Even in the years following the pandemic, several of these challenges have not been fully resolved. Public hospitals continue to face heavy patient loads, access to specialists remains limited, and regular in-person monitoring is still difficult for many patients. The gap between urban and rural healthcare services further complicates long-term disease management, making remote and technology-supported care an important requirement rather than a convenience. For transplant recipients, who need lifelong monitoring and strict medication adherence, the lack of consistent follow-up can have serious consequences for graft survival and overall health.

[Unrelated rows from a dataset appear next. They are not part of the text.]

<file path="src/rtl/seq_pattern_gen_pkg.sv">
// Shared types and constants for the serial pattern generator and its golden model.
package seqgen_pkg;
  localparam int DEF_W = 16;
  localparam int HIT_W = 8;

  typedef enum logic [1:0] {
    IDLE = 2'd0,
    SEND = 2'd1,
    DONE = 2'd2
  } state_t;

  function automatic logic [HIT_W-1:0] sat_inc(input logic [HIT_W-1:0] v);
    return (&v) ? v : v + 1'b1;
  endfunction
endpackage

</file>
<file path="src/rtl/seq_pattern_gen_if.sv">
// Control/stream bundle between a pattern source driver (master) and seq_pattern_gen (slave).
interface seq_pattern_gen_if
  import seqgen_pkg::*;
#(
  parameter int W    = DEF_W,
  parameter int LENW = $clog2(W + 1)
);
  logic             start;
  logic [W-1:0]     pattern;
  logic [LENW-1:0]  len;
  logic             repeat_en;
  logic             stop;
  logic             x;
  logic             x_valid;
  logic             busy;
  logic             done;
  logic             exp_y;
  logic [HIT_W-1:0] hit_cnt;

  modport master (
    output start, pattern, len, repeat_en, stop,
    input  x, x_valid, busy, done, exp_y, hit_cnt
  );

  modport slave (
    input  start, pattern, len, repeat_en, stop,
    output x, x_valid, busy, done, exp_y, hit_cnt
  );
endinterface

</file>
<file path="src/rtl/seq_run_tracker.sv">
// Golden model of the overlapping 111/000 Mealy detector: two-bit history, exp_y, hit count.
module seq_run_tracker
  import seqgen_pkg::*;
(
  input  logic             clk,
  input  logic             rst,
  input  logic             idle,
  input  logic             start_acc,
  input  logic             x,
  input  logic             x_valid,
  output logic             exp_y,
  output logic [HIT_W-1:0] hit_cnt
);
  logic       h1;
  logic       h2;
  logic [1:0] cnt;

  assign exp_y = x_valid && (cnt == 2'd2) && (x == h1) && (h1 == h2);

  // History survives repeat wraps so detections overlap across pass boundaries.
  always_ff @(posedge clk or negedge rst) begin
    if (!rst) begin
      h1      <= 1'b0;
      h2      <= 1'b0;
      cnt     <= 2'd0;
      hit_cnt <= '0;
    end else begin
      if (idle) begin
        h1  <= 1'b0;
        h2  <= 1'b0;
        cnt <= 2'd0;
      end else if (x_valid) begin
        h2 <= h1;
        h1 <= x;
        if (cnt != 2'd2) cnt <= cnt + 2'd1;
      end
      if (start_acc)  hit_cnt <= '0;
      else if (exp_y) hit_cnt <= sat_inc(hit_cnt);
    end
  end
endmodule

</file>
<file path="src/rtl/seq_pattern_gen.sv">
// Serial MSB-first pattern transmitter with repeat/abort; golden model under SEQGEN_EXPECT_EN.
module seq_pattern_gen
  import seqgen_pkg::*;
#(
  parameter int W    = DEF_W,
  parameter int LENW = $clog2(W + 1)
)(
  input logic              clk,
  input logic              rst,
  seq_pattern_gen_if.slave bus
);
  localparam int IDXW = (W > 1) ? $clog2(W) : 1;

  state_t          state, state_n;
  logic [IDXW-1:0] idx, idx_n;
  logic [W-1:0]    pat, pat_n;
  logic [LENW-1:0] len_q, len_n;
  logic [LENW-1:0] len_c;
  logic            x_q, x_valid_q, busy_q, done_q;

  assign len_c = (bus.len > LENW'(W)) ? LENW'(W) : bus.len;

  always_comb begin
    state_n = state;
    idx_n   = idx;
    pat_n   = pat;
    len_n   = len_q;
    unique case (state)
      IDLE: begin
        if (bus.start && (bus.len != '0)) begin
          pat_n   = bus.pattern;
          len_n   = len_c;
          idx_n   = IDXW'(len_c - LENW'(1));
          state_n = SEND;
        end
      end
      SEND: begin
        if (bus.stop) begin
          state_n = DONE;
        end else if (idx == '0) begin
          if (bus.repeat_en) idx_n   = IDXW'(len_q - LENW'(1));
          else               state_n = DONE;
        end else begin
          idx_n = idx - IDXW'(1);
        end
      end
      DONE:    state_n = IDLE;
      default: state_n = IDLE;
    endcase
  end

  // Outputs are registered from the next-state view so x lines up with the bit index.
  always_ff @(posedge clk or negedge rst) begin
    if (!rst) begin
      state     <= IDLE;
      idx       <= '0;
      pat       <= '0;
      len_q     <= '0;
      x_q       <= 1'b0;
      x_valid_q <= 1'b0;
      busy_q    <= 1'b0;
      done_q    <= 1'b0;
    end else begin
      state     <= state_n;
      idx       <= idx_n;
      pat       <= pat_n;
      len_q     <= len_n;
      x_q       <= (state_n == SEND) ? pat_n[idx_n] : 1'b0;
      x_valid_q <= (state_n == SEND);
      busy_q    <= (state_n == SEND);
      done_q    <= (state_n == DONE);
    end
  end

  assign bus.x       = x_q;
  assign bus.x_valid = x_valid_q;
  assign bus.busy    = busy_q;
  assign bus.done    = done_q;

`ifdef SEQGEN_EXPECT_EN
  logic start_acc;
  assign start_acc = (state == IDLE) && bus.start && (bus.len != '0);

  seq_run_tracker u_tracker (
    .clk       (clk),
    .rst       (rst),
    .idle      (state == IDLE),
    .start_acc (start_acc),
    .x         (x_q),
    .x_valid   (x_valid_q),
    .exp_y     (bus.exp_y),
    .hit_cnt   (bus.hit_cnt)
  );
`else
  assign bus.exp_y   = 1'b0;
  assign bus.hit_cnt = '0;
`endif
endmodule

</file>
<file path="src/flat_wrapper.sv">
// flat-port wrapper written by rule: the top's interface ports become plain ports
module seq_pattern_gen_flat import seqgen_pkg::*;
#(
  parameter int W    = DEF_W,
  parameter int LENW = $clog2(W + 1)
)
  (clk, rst, bus_start, bus_pattern, bus_len, bus_repeat_en, bus_stop, bus_x, bus_x_valid, bus_busy, bus_done, bus_exp_y, bus_hit_cnt);
  seq_pattern_gen_if #(.W(W), .LENW(LENW)) bus_i ();
  input logic clk;
  input logic rst;
  input wire logic [$bits(bus_i.start)-1:0] bus_start;
  input wire logic [$bits(bus_i.pattern)-1:0] bus_pattern;
  input wire logic [$bits(bus_i.len)-1:0] bus_len;
  input wire logic [$bits(bus_i.repeat_en)-1:0] bus_repeat_en;
  input wire logic [$bits(bus_i.stop)-1:0] bus_stop;
  output wire logic [$bits(bus_i.x)-1:0] bus_x;
  output wire logic [$bits(bus_i.x_valid)-1:0] bus_x_valid;
  output wire logic [$bits(bus_i.busy)-1:0] bus_busy;
  output wire logic [$bits(bus_i.done)-1:0] bus_done;
  output wire logic [$bits(bus_i.exp_y)-1:0] bus_exp_y;
  output wire logic [$bits(bus_i.hit_cnt)-1:0] bus_hit_cnt;
  assign bus_i.start = bus_start;
  assign bus_i.pattern = bus_pattern;
  assign bus_i.len = bus_len;
  assign bus_i.repeat_en = bus_repeat_en;
  assign bus_i.stop = bus_stop;
  assign bus_x = bus_i.x;
  assign bus_x_valid = bus_i.x_valid;
  assign bus_busy = bus_i.busy;
  assign bus_done = bus_i.done;
  assign bus_exp_y = bus_i.exp_y;
  assign bus_hit_cnt = bus_i.hit_cnt;
  seq_pattern_gen #(.W(W), .LENW(LENW)) u_core (.clk(clk), .rst(rst), .bus(bus_i));
endmodule
</file>
<file path="config.mk">
export PLATFORM = sky130hd
export DESIGN_NAME = seq_pattern_gen_flat
export DESIGN_NICKNAME = d
export VERILOG_FILES = /design/src/rtl/seq_pattern_gen_pkg.sv /design/src/rtl/seq_pattern_gen_if.sv /design/src/rtl/seq_run_tracker.sv /design/src/rtl/seq_pattern_gen.sv /design/src/flat_wrapper.sv
export SDC_FILE = /design/constraint.sdc
export NUM_CORES = 1
export LEC_CHECK = 0
export CAP_MARGIN = 20
export CORE_MARGIN = 1
export CORE_UTILIZATION = 30
export DETAILED_ROUTE_END_ITERATION = 12
export GPL_ROUTABILITY_DRIVEN = 0
export HOLD_SLACK_MARGIN = 0.02
export PLACE_DENSITY_LB_ADDON = 0.12
export SYNTH_ARGS = -nofsm -noshare
export SYNTH_HDL_FRONTEND = slang
export SYNTH_SLANG_ARGS = --single-unit
</file>
<file path="constraint.sdc">
create_clock -name clk -period 2.17 [get_ports clk]
set_input_delay 0.5425 -clock clk [delete_from_list [all_inputs] [get_ports clk]]
set_output_delay 0.5425 -clock clk [all_outputs]
set_load 0.005 [all_outputs]
</file>
* After elaboration in Yosys (flattened, before gate mapping)
Index checks and enable logic that the tools add are counted.
Operators by class: add/subtract/negate cells 3, $lt $le $gt $ge 2, equality and inequality tests 3, multiplexer cells 16, reduce and logical (&&, ||, !) cells 5
Operators by type and width (count):
- 16-bit 2-to-1 mux | 2
- 4-bit 2-to-1 mux | 5
- 4-bit by 1-bit subtractor with 4-bit output (second input constant) | 3
- 2-bit 2-to-1 mux | 4
- 4-bit one-hot mux with 2 select lines | 1
- 5-bit > comparator (second input constant) | 1
- 4-bit by 5-bit less-than comparator with 1-bit output (second input constant) | 1
- 5-bit nonzero test | 1
- 1-bit binary-select mux with 4-bit select | 1
- 2-bit by 1-bit == test with 1-bit output (second input constant) | 2
- 4-bit logical NOT | 1
- 2-bit one-hot mux with 2 select lines | 1
- 2-bit == test (second input constant) | 1
- 2-bit logical NOT | 1
- 1-bit 2-to-1 mux | 2
- 2-bit AND reduction | 1
- 1-bit logical AND | 1
Storage, ports and cells: register bits after elaboration 29, word-level logic and storage cells 36

* Longest topological paths before layout
Gate-level depths: netlist of the first run.
word-level depth 8, depth in mapped cells 10, mapped depth without buffers 9

* Worst setup path before layout of the first run
OpenSTA, ideal clock, no wires.
path type reg-to-reg, start point register u_core.idx[0], end point register u_core.x_q (netlist: u_core.bus.x), setup time 0.080 ns, arrival 2.285 ns, required time 2.090 ns, slack -0.195 ns, cell stages (with the launch flop) 11, path buffers 1, path through dfrtp_1 inv_1 ha_1 nor3b_2 nand2b_1 o2111ai_4 buf_4 a211oi_1 nor2_1 mux4_2 o22ai_2
On the way: word-level cells in the longest chain between the ends 7, elaborated cells between the ends (all ways) 14
Ends and longest elaborated chain:
- start: declaration | RTL line seq_pattern_gen.sv:15 | logic [IDXW-1:0] idx, idx_n;
- start signal: assignment | RTL line seq_pattern_gen.sv:65 | idx <= idx_n;
- 4-bit by 1-bit subtractor with 4-bit output, or another cell as far along | RTL line seq_pattern_gen.sv:44 | idx_n = idx - IDXW'(1);
- 4-bit 2-to-1 mux | RTL line seq_pattern_gen.sv:40 | end else if (idx == '0) begin
- 4-bit 2-to-1 mux | RTL line seq_pattern_gen.sv:38 | if (bus.stop) begin
- 4-bit one-hot mux with 2 select lines | RTL line seq_pattern_gen.sv:28 | unique case (state)
- 1-bit binary-select mux with 4-bit select | RTL line seq_pattern_gen.sv:68 | x_q <= (state_n == SEND) ? pat_n[idx_n] : 1'b0;
- 1-bit 2-to-1 mux (not written as such) | RTL line seq_pattern_gen.sv:68
- 1-bit 2-to-1 mux * | RTL line seq_pattern_gen.sv:68
- end signal: assignment | RTL line seq_pattern_gen.sv:68
- end: declaration | RTL line seq_pattern_gen.sv:19 | logic x_q, x_valid_q, busy_q, done_q;
Mark *: on every way between the ends. The rest lies on a longest branch, timed or not. The select of a mux whose other input is x is not followed. A chain may end at the register's enable or synchronous reset.

* Worst setup path after layout of the first run
start point register u_core.state[1], end point register u_core.x_q (netlist: u_core.bus.x)
On the way: word-level cells in the longest chain between the ends 6, elaborated cells between the ends (all ways) 13
Ends and longest elaborated chain:
- start: declaration | RTL line seq_pattern_gen.sv:14 | state_t state, state_n;
- start signal: assignment | RTL line seq_pattern_gen.sv:64 | state <= state_n;
- branches (longest 5 deep; another with 4-bit one-hot mux with 2 select lines)
- 1-bit 2-to-1 mux * | RTL line seq_pattern_gen.sv:68
Every way passes the cells marked *. The select of a mux whose other input is x is not followed.

==> results.py, run 1 <==
metrics = {
    "sta": {
        "rsz0062_at_grt": "yes",
        "fmax_ghz": 0.419,
        "setup-tns-final_ps": -219,
        "final_hold_viol_count": 0,
        "fin_crit_sh_pct": 110,
        "finalSetupViolCount": 2,
        "hold_ws_ps": 488,
        "setup_ws_ps": -218,
        "min_period_ps": 2390,
        "maxSlewViolCount": 0,
        "timing.clock.skew_ps": 3.30,
    },
    "routing": {
        "route.detailed.drc": 0,
        "vias": 1759,
        "drt-total-wl_mm": 5.17,
        "firstDrtPassIters": 4,
        "wl_per_cell_um": 13.4,
        "detail-route-antenna-nets": 0,
        "drt_iter0_drc": 99,
        "viasPerCell": 4.56,
    },
    "layout": {
        "diodes": 0,
        "fillers": 571,
        "areaGrowthSynthToFinish_pct": 64.8,
        "nNetsFinal": 339,
        "drive_gt1_share_pct": 41.8,
    },
    "synth": {
        "ys_seq_area_share_pct": 38.8,
        "postSynthAreaPerCell_um2": 9.02,
        "synth_edf_count": 0,
        "ys_warn_count": 0,
        "synth_cell_types": 46,
        "syn_inst": 207,
        "synthArstFlopShare_pct": 100,
        "synth_seq_cells": 29,
        "synth_ff_type": "dfrtp_1",
        "syn_area_um2": 1870,
    },
    "clocking": {
        "root_buffer": "clkbuf_8",
        "clock_sinks": 29,
        "clkTransAtPathRegs_ps": 70,
        "clk_latency_ps": 280,
        "numCtsBuffers": 5,
        "clk_path_buf_depth": 2,
        "htreeDepth": 2,
        "cts_tree": "yes",
    },
    "critical_path": {
        "reg2reg_slack_ps": -220,
        "critical_path.max_fanout": 8,
        "worst-path-buf-inv": 2,
        "critical_path_arrival_ps": 2600,
        "worstSetupPathType": "register to register",
        "critPathMaxStageDelay_ps": 480,
        "crit_family": "compound AO/OA/AOI/OAI gates",
        "slowest_stage": "dfrtp_2",
        "crit_path_end_kind": "register",
        "required_ps": 2380,
        "worstPathCellList": "buf_4 -> nor3b_4 -> a21boi_4 -> buf_12 -> nand2_1 -> a211oi_2 -> nor2_1 -> mux4_2 -> o22ai_2",
        "crit_path_start_kind": "register",
    },
    "floorplanning": {
        "num_io_pins": 39,
        "num_rows": 28,
        "fp.dieW_um": 80.9,
        "dieArea_um2": 6550,
        "die_h_um": 80.9,
        "placeableCoreArea_um2": 5960,
        "start_util_pct": 31.4,
    },
    "placement": {
        "numPortBuffers": 29,
        "dpl.hpwl_mm": 3.60,
    },
    "outcome": {
        "violations": "negative setup slack",
        "run_status": "finished, violations left",
    },
    "global_route": {
        "grt_pass1_wl_mm": 8.74,
        "grt_max_degree": 30,
        "grt_overflow": 0,
        "antenna_found_initial": 0,
        "grt_pass1_vias": 1772,
        "grt_use_total_pct": 18.1,
    },
    "power_and_ir_drop": {
        "power_leakage_nw": 1.41,
        "irDropWorstVdd_v": 0.000568,
        "p_per_area_nw_per_um2": 1340,
    },
    "run": {
        "maxCapViolCount": 0,
    },
    "min_path": {
        "min_path_type": "register to register",
    },
}
-- state kept, by name (all words and copies together) (netlist names) --
| signal | count |
|---|---|
| u_core.idx | 4 |
| u_core.len_q | 4 |
| u_core.bus.x | 1 |
| u_core.state | 2 |
| u_core.pat | 16 |
| u_core.bus.done | 1 |
| u_core.bus.x_valid | 1 |
-- synth_stat cells, types with 3 or more instances --
cell type | number | area [µm²]
nand2_1 | 53 | 199
dfrtp_1 | 29 | 726
nor2_1 | 13 | 48.8
buf_4 | 12 | 90.1
a2bb2oi_1 | 9 | 78.8
inv_1 | 9 | 33.8
a21oi_1 | 8 | 40.0
a211oi_1 | 7 | 52.6
o21ai_0 | 7 | 35.0
nand2b_1 | 5 | 31.3
nand2_2 | 4 | 25.0
buf_6 | 3 | 33.8
ha_1 | 3 | 37.5
o21ai_1 | 3 | 15.0
-- path summary, 6_finish.rpt --
path,startpoint,to,cells past startpoint
worst max-delay path,u_core.state[1],u_core.bus.x,9
worst min-delay path,u_core.pat[1],u_core.pat[1],2
worst max register to register,u_core.state[1],u_core.bus.x,9
worst min register to register,u_core.pat[1],u_core.pat[1],2
max in group asynchronous,rst,u_core.state[1],2
min in group asynchronous,rst,u_core.pat[2],2
-- worst reg2reg max path: cells and delay by family, from the launching register on --
kind / cells / cell delay (ps)
compound gates: 3 / 640
buf+inv: 2 / 340
flops: 1 / 480
mux: 1 / 470
simple gates: 3 / 400
-- kinds of logic after synthesis --
group	after synthesis	share of synthesized area, %
other cells	1	0.201
xor+xnor	3	1.41
buf+inv	26	8.91
flops	29	38.8
mux	4	3.62
compound gates	49	20.9
fa+ha+maj	3	2.01
simple gates	92	24.1
-- metrics by stage --
stage	worst slack [ps]	std cells	area (µm²)	power [mW]	util, %
6_report	-218	386	3080	4.13	51.7
5_1_grt	-323	386	3080	4.46	51.7
4_1_cts	-244	383	3050	4.11	51.2
3_5_place_dp	-706	361	2710	3.22	45.5
3_3_place_gp	-680	361	2710	3.20	45.5
2_1_floorplan	-74.8	215	1980	2.27	-
-- what timing repair did --
item / CTS / global route
endpoints found under the setup margin: 2 / 2
setup buffers: 12 / 3
pin swaps: 9 / 4
resized for setup: 28 / 2
hold buffers: 0 / 0
cloned: 2 / 0
-- report_power, final --
group,total [mW],switching [mW],internal (mW)
clock network,0.505,0.218,0.286
registers,0.938,0.146,0.792
logic,2.69,1.14,1.55
-- layer usage --
layer	vias up	share of wire [%]	global-route usage, %
met1	813	45	21.8
li1	908	-	-
met4	0	1.4	7.50
met2	31	51	31.2
met5	-	0	0
met3	7	3.0	3.82
-- cell usage in the layout (no fill, tap or decap), types with 4 or more instances in the layout --
cell	instances
buf_4	65
nand2_1	52
dfrtp_1	28
clkdlybuf4s50_1	21
nor2_1	12
conb_1	9
a21oi_1	8
dlygate4sd2_1	8
o21ai_0	7
clkbuf_8	7
inv_1	6
a2bb2oi_2	6
buf_12	6
nand2_2	5
nand2b_1	4
a211oi_2	4
a211oi_1	4
-- cell type report --
| type | instances | area, µm² | area share (%) |
|---|---|---|---|
| tap | 75 | 93.8 | 3.05 |
| inverter | 9 | 33.8 | 1.10 |
| clock inverter | 1 | 5.00 | 0.163 |
| clock buffer | 7 | 96.3 | 3.13 |
| timing repair buffer | 104 | 950 | 30.8 |
| multi-input combinational | 161 | 1170 | 38.1 |
| sequential | 29 | 727 | 23.6 |
Note: power is estimated with default switching activity, not from simulation.
==> run 2: changes to the inputs <==
Settings changed: CTS_BUF_LIST from default to sky130_fd_sc_hd__clkbuf_8 sky130_fd_sc_hd__clkbuf_16, CTS_CLUSTER_DIAMETER from default to 80, CTS_CLUSTER_SIZE from default to 14.
==> results of run 2 <==
Final layout, timing and power as in run 1 (identical DEF).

To respond to these persistent challenges, this paper presents a cloud-based, artificial intelligence–enabled framework for risk assessment and decision support in post-transplant patient management. The proposed system integrates cloud computing infrastructure, machine learning models, and a clinical knowledge base to analyze patient-reported symptoms and health data. Based on this analysis, the platform classifies patient risk levels and provides appropriate guidance, such as follow-up recommendations or medication-related advice. A simple and accessible web interface allows patients to receive clinical support without the need for frequent hospital visits, thereby reducing both travel burden and exposure to crowded healthcare environments.
To evaluate the practical usefulness of the system, a user survey was conducted with 100 kidney transplant recipients. The majority of participants reported that the platform was easy to use, helpful for routine health monitoring, and suitable for long-term adoption. Users particularly valued the ability to receive timely guidance and reassurance without waiting for in-person appointments. The findings suggest that such an AI-driven cloud platform can play an important role in improving continuity of care, enhancing patient engagement, and supporting early identification of potential health issues.
Overall, this study demonstrates that intelligent, cloud-based healthcare systems can address ongoing gaps in post-transplant care delivery. By combining remote accessibility with automated risk assessment, the proposed framework offers a practical solution for strengthening patient support in both post-pandemic and resource-constrained healthcare settings.